Il mercoledì seguente era giorno di mercato a Luino; ella vi si recava sovente a vendere le uova fresche e certi formaggini di capra molto ricercati. Anche quel giorno preparò il suo paniere e iniziò il lungo viaggio: quasi due ore a piedi per guadagnare qualche "palanca".

Era di buon mattino e una fitta nebbia copriva la Tresa; solo in lontananza spiccava la massa candida e maestosa del Monte Rosa. Faceva già freschino e Benedetta camminava frettolosa per riscaldarsi. Giunta a un crocicchio di strada, con sua grande meraviglia vide spalancato il cancello che dava al maniero di Alto Sasso. Per degli anni, ogni mercoledì ella passava davanti a quel muro alto, protetto da acuti pungiglioni, che faceva da cinta a un grande parco, dove in sommità sorgeva un palazzo. Si domandava tante volte perché tutto era caduto in abbandono; il magnifico cancello in ferro battuto era arrugginito, i viali zeppi di gramigna, le statue antiche e le vasche delle superbe fontane ricoperte di muffa e rampicanti. Un dominio che doveva essere una residenza principesca ridotto in quello stato.

Ma quel giorno i suoi occhi videro bene: tutto era ripulito e rimesso a nuovo, il cancello era spalancato e al limitare troneggiava un magnifico cocchio tirato da quattro cavalli. Il cocchiere in livrea verde scuro e guanti bianchi stava per chiudere il cancello e salire in serpa.

Benedetta stette a guardare incuriosita; nel cocchio doveva sedere, senza dubbio, una coppia principesca. Guardò e vide un uomo di mezza età che la fissava con certi occhi, pieni di meraviglia. Non ebbe il tempo di proseguire la sua strada che il signore scese dal cocchio e la raggiunse:

"Buona donna, non temete, io vi ho riconosciuta: sono il principe di Alto Sasso che da molti anni errava per valli e monti trasformato in cane randagio. Voi siete colei che mi ha liberato dal malefizio, privandovi dell'umile refezione per sfamarmi!".

"È mai possibile, voi quel cane tignoso che divorò la mia unica pagnotta nel bosco?".

"Precisamente, e vi spiegherò tutto: io fui sempre un principe crudele e egoista; i miei cavalli e i miei cani erano nutriti di pane bianco, ma se veniva un mendicante alla porta io lo facevo scacciare senza misericordia!
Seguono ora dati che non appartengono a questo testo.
## config.mk

```make
export PLATFORM = sky130hd
export DESIGN_NAME = lcd_ctrl
export DESIGN_NICKNAME = d
export VERILOG_FILES = /design/src/rtl/lcd_ctrl.sv
export SDC_FILE = /design/constraint.sdc
export NUM_CORES = 1
export LEC_CHECK = 0
export ABC_CLOCK_PERIOD_IN_PS = 6800
export CORE_MARGIN = 4
export CORE_UTILIZATION = 29
export DETAILED_ROUTE_END_ITERATION = 6
export PLACE_DENSITY = 0.43
export SLEW_MARGIN = 15
export SYNTH_ARGS = -nofsm -noshare
export SYNTH_HDL_FRONTEND = slang
export SYNTH_SLANG_ARGS = --single-unit
```

## constraint.sdc

```tcl
create_clock -name clk -period 6.8 [get_ports clk]
set_clock_uncertainty 0.2 [all_clocks]
set_input_delay 1.02 -clock clk [delete_from_list [all_inputs] [get_ports clk]]
set_output_delay 1.02 -clock clk [all_outputs]
set_load 0.01 [all_outputs]
```

## src/rtl/lcd_ctrl.sv

```systemverilog
// HD44780-style 16x2 character LCD controller: power-up wait, init, endless refresh.
// Define LCD_CTRL_CURSOR_EN to enable the blinking cursor in the display-control command.
module lcd_ctrl #(
    parameter int TICK_DIV       = 50000,
    parameter int POWERUP_TICKS  = 20,
    parameter int CLR_WAIT_TICKS = 2
) (
    input  logic       clk,
    input  logic       rst,
    input  logic       wr_valid,
    output logic       wr_ready,
    input  logic [4:0] wr_addr,
    input  logic [7:0] wr_data,
    output logic       init_done,
    output logic       lcd_rs,
    output logic       lcd_rw,
    output logic       lcd_clk,
    output logic [7:0] lcd_data
);

    localparam int TW   = $clog2(TICK_DIV);
    localparam int WMAX = (POWERUP_TICKS > CLR_WAIT_TICKS) ?
                          POWERUP_TICKS : CLR_WAIT_TICKS;
    localparam int WW   = $clog2(WMAX + 1);

`ifdef LCD_CTRL_CURSOR_EN
    localparam logic [7:0] DISPCTL = 8'h0F;
`else
    localparam logic [7:0] DISPCTL = 8'h0C;
`endif

    typedef enum logic [1:0] {PWR_WAIT, INIT, CLR_WAIT, REFRESH} state_t;
    typedef enum logic [1:0] {SETUP, PULSE, HOLD} step_t;

    state_t        state, state_n;
    step_t         step, step_n;
    logic [TW-1:0] timer;
    logic [5:0]    idx, idx_n;
    logic [WW-1:0] wcnt, wcnt_n;
    logic          phase_end;
    logic          load;
    logic          done_n;
    logic          rs_n;
    logic [7:0]    byte_n;
    logic [7:0]    mem [32];

    assign phase_end = (timer == TW'(TICK_DIV - 1));
    assign wr_ready  = ~rst;
    assign lcd_rw    = 1'b0;

    always_ff @(posedge clk) begin
        if (rst) begin
            state <= PWR_WAIT;
            step  <= SETUP;
            timer <= '0;
            idx   <= '0;
            wcnt  <= '0;
        end else begin
            state <= state_n;
            step  <= step_n;
            timer <= phase_end ? '0 : timer + TW'(1);
            idx   <= idx_n;
            wcnt  <= wcnt_n;
        end
    end

    always_comb begin
        state_n = state;
        step_n  = step;
        idx_n   = idx;
        wcnt_n  = wcnt;
        load    = 1'b0;
        done_n  = init_done;
        if (phase_end) begin
            case (state)
                PWR_WAIT: begin
                    if (wcnt == WW'(POWERUP_TICKS - 1)) begin
                        state_n = INIT;
                        wcnt_n  = '0;
                        idx_n   = '0;
                        step_n  = SETUP;
                        load    = 1'b1;
                    end else begin
                        wcnt_n = wcnt + WW'(1);
                    end
                end
                CLR_WAIT: begin
                    if (wcnt == WW'(CLR_WAIT_TICKS - 1)) begin
                        state_n = REFRESH;
                        wcnt_n  = '0;
                        idx_n   = '0;
                        step_n  = SETUP;
                        load    = 1'b1;
                        done_n  = 1'b1;
                    end else begin
                        wcnt_n = wcnt + WW'(1);
                    end
                end
                default: begin
                    case (step)
                        SETUP: step_n = PULSE;
                        PULSE: step_n = HOLD;
                        default: begin
                            step_n = SETUP;
                            if (state == INIT && idx == 6'd5) begin
                                state_n = CLR_WAIT;
                                idx_n   = '0;
                            end else if (state == REFRESH && idx == 6'd33) begin
                                idx_n = '0;
                                load  = 1'b1;
                            end else begin
                                idx_n = idx + 6'd1;
                                load  = 1'b1;
                            end
                        end
                    endcase
                end
            endcase
        end
    end

    // Byte for the transfer about to start; buffer is read on the SETUP-entry edge.
    always_comb begin
        rs_n   = 1'b0;
        byte_n = 8'h00;
        unique case (1'b1)
            state_n == INIT: begin
                case (idx_n)
                    6'd0, 6'd1, 6'd2: byte_n = 8'h38;
                    6'd3:             byte_n = DISPCTL;
                    6'd4:             byte_n = 8'h06;
                    default:          byte_n = 8'h01;
                endcase
            end
            state_n != INIT && idx_n == 6'd0:  byte_n = 8'h80;
            state_n != INIT && idx_n == 6'd17: byte_n = 8'hC0;
            state_n != INIT && idx_n >= 6'd1 && idx_n <= 6'd16: begin
                rs_n   = 1'b1;
                byte_n = mem[5'(idx_n - 6'd1)];
            end
            state_n != INIT && idx_n >= 6'd18: begin
                rs_n   = 1'b1;
                byte_n = mem[5'(idx_n - 6'd2)];
            end
            default: byte_n = 8'h00;
        endcase
    end

    always_ff @(posedge clk) begin
        if (rst) begin
            init_done <= 1'b0;
            lcd_clk   <= 1'b0;
            lcd_rs    <= 1'b0;
            lcd_data  <= 8'h00;
        end else begin
            init_done <= done_n;
            lcd_clk   <= (state_n == INIT || state_n == REFRESH) &&
                         (step_n == PULSE);
            if (load) begin
                lcd_rs   <= rs_n;
                lcd_data <= byte_n;
            end
        end
    end

    always_ff @(posedge clk) begin
        if (rst) begin
            for (int i = 0; i < 32; i++) mem[i] <= 8'h20;
        end else if (wr_valid && wr_ready) begin
            mem[wr_addr] <= wr_data;
        end
    end

endmodule

```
Un giorno passò dal castello un pellegrino scalzo e affamato, andava a piedi alla Madonna del Sasso; anch'egli come gli altri trovò un cuore duro e un rifiuto. Ma il pellegrino era un santo uomo e mi fece punire da Dio, che permise fossi tramutato in un cane ulceroso, condannato a trascinare la sua miseria sino al giorno in cui avesse incontrato la donna povera che gli avrebbe offerto l'unico tozzo di pane: quel pane benedetto impastato da mani oneste e laboriose. Ecco perché, dopo il nostro incontro nella selva, io ripresi la forma primiera e sono rientrato al castello abbandonato da tanti anni. Avrete il premio della vostra buona azione!".

Fece salire la contadina nel cocchio e la condusse a vedere le meraviglie del castello; Benedetta ripartì più tardi con una borsa ricolma d'oro: da quel giorno la sua famiglia conobbe l'agiatezza".